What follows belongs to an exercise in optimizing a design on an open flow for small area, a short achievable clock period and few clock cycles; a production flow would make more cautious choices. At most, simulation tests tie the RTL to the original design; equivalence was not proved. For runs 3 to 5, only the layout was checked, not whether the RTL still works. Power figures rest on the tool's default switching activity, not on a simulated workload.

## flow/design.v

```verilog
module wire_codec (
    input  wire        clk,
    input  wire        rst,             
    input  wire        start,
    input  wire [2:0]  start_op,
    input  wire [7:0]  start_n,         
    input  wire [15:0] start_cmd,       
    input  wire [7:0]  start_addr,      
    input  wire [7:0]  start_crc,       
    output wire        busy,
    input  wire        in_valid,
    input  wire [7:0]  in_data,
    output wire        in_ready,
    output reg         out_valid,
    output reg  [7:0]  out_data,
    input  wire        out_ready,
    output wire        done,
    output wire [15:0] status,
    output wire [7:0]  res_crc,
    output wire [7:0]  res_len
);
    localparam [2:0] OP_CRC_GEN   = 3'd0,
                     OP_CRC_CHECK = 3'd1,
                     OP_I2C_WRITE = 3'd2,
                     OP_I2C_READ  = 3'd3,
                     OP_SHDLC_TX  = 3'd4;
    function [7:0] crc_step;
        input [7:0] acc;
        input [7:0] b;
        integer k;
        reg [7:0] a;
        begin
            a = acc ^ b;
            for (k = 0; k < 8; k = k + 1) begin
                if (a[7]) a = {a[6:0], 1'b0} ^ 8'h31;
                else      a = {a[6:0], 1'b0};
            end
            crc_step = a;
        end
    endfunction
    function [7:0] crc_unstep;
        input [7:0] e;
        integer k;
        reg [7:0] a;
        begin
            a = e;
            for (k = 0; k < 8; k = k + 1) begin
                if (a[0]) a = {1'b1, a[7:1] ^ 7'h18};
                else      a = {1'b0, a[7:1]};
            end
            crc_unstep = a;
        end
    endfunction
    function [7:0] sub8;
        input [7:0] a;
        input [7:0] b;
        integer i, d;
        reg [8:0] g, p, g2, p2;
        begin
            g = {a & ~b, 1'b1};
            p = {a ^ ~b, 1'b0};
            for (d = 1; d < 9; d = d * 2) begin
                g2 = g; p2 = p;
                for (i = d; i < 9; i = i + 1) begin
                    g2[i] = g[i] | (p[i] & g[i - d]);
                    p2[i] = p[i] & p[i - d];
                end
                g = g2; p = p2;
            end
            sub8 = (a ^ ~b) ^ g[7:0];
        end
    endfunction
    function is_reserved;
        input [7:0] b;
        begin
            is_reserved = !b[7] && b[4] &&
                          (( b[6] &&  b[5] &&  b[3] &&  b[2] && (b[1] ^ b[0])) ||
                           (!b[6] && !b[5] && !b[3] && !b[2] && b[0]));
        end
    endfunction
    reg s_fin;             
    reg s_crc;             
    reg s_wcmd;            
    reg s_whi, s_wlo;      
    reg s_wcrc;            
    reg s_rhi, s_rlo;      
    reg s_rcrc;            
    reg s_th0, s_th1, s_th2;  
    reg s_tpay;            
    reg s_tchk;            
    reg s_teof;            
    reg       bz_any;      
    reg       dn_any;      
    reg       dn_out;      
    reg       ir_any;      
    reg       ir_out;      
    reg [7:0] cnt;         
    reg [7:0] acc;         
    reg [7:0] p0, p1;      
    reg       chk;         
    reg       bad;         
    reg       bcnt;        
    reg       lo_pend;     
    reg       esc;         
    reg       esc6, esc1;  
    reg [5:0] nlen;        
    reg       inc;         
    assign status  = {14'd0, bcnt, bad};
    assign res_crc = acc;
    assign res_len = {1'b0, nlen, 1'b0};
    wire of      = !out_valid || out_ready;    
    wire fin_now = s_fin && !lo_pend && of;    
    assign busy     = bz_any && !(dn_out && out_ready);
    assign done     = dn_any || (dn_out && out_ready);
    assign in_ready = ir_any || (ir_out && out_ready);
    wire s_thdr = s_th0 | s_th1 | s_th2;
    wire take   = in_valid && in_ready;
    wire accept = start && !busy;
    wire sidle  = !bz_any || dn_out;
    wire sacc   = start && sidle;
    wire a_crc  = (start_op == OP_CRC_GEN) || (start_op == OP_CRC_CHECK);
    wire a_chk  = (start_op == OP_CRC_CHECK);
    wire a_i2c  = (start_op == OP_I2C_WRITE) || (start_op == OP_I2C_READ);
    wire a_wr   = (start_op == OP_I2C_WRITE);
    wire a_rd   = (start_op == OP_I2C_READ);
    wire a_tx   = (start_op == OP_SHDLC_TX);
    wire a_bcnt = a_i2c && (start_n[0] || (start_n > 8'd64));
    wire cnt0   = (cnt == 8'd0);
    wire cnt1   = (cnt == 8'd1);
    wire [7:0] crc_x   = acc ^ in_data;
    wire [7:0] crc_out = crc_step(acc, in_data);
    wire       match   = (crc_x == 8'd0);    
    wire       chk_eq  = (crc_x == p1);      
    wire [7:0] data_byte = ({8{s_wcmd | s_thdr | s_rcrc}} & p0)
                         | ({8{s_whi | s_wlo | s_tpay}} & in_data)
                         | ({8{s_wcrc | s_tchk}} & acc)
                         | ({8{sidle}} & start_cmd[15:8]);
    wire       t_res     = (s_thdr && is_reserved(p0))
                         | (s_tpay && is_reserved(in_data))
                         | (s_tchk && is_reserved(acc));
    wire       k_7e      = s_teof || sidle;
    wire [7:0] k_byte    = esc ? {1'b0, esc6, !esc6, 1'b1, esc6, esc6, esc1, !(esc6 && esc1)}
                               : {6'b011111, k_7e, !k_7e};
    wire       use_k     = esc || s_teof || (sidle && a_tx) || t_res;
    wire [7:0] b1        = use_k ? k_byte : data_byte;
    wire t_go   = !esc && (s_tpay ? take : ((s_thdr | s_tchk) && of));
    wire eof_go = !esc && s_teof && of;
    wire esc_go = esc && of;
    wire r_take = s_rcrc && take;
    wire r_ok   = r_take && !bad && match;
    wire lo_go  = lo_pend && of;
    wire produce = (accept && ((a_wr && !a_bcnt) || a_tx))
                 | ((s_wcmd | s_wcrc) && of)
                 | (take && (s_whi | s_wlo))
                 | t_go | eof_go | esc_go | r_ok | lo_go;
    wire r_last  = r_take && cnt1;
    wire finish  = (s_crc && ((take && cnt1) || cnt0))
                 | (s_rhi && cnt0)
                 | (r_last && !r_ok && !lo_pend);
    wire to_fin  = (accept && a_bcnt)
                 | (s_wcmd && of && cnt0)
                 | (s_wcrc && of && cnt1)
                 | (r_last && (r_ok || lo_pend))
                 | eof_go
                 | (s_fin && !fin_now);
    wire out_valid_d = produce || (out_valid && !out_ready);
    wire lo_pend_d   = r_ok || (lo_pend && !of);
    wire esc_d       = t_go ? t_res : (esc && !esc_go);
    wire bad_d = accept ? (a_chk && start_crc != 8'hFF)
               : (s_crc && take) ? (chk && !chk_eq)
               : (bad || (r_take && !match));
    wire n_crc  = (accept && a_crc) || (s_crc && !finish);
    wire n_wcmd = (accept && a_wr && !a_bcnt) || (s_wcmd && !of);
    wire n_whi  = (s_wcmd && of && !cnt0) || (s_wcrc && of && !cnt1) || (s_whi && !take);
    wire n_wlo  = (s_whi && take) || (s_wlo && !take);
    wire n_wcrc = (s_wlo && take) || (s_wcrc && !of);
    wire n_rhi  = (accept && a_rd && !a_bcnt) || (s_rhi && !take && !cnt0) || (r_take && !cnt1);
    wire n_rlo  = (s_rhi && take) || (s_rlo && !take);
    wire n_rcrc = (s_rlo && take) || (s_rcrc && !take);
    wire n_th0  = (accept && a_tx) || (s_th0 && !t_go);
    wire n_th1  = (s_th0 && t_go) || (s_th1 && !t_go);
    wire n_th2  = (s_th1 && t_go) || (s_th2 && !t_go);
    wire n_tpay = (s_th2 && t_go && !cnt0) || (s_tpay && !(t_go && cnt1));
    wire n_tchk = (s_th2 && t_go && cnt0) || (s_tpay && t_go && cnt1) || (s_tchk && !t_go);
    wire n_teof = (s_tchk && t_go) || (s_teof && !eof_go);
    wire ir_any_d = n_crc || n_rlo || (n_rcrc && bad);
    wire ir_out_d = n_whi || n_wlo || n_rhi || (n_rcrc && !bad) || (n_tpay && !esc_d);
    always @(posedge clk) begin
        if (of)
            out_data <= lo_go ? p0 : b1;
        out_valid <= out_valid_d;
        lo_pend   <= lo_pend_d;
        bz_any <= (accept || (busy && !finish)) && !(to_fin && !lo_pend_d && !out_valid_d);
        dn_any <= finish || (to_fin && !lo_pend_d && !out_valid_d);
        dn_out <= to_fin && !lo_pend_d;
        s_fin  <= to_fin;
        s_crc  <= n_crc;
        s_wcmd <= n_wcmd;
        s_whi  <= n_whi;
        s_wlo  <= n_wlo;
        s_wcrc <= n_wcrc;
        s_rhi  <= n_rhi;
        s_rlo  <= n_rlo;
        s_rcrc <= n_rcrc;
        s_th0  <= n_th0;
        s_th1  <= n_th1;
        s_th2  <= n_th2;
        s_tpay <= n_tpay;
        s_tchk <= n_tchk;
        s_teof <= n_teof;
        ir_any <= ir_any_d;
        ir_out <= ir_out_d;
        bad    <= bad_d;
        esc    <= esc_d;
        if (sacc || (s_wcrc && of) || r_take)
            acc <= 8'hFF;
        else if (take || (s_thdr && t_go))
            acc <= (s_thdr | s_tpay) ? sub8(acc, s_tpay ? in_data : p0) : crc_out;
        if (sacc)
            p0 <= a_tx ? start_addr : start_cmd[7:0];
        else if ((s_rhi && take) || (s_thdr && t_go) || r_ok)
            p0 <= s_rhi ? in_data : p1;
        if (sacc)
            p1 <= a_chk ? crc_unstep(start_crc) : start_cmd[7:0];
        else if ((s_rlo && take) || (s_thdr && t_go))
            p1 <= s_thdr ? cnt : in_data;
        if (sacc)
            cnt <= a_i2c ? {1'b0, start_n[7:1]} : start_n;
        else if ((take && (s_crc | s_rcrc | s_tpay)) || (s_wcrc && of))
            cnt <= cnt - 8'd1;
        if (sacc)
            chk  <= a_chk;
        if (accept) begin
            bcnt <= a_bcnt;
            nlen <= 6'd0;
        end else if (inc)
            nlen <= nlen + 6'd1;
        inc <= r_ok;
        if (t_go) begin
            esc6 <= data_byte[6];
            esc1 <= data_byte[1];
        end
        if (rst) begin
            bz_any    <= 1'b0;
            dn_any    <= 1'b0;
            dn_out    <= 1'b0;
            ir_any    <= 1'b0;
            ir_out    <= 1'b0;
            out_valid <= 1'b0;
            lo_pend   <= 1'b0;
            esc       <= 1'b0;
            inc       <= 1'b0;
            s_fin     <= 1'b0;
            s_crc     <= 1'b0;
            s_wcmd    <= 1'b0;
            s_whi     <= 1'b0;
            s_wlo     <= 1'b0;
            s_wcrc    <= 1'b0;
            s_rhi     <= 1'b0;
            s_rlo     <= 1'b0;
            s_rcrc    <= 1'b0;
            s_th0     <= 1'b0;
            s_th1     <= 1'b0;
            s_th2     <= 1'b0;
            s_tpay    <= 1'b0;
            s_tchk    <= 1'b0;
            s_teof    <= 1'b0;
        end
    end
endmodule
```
# # # #
- Work request
Copy out each line of the data that includes the string "match".

- Result
    wire       match   = (crc_x == 8'd0);    
    wire r_ok   = r_take && !bad && match;
               : (bad || (r_take && !match));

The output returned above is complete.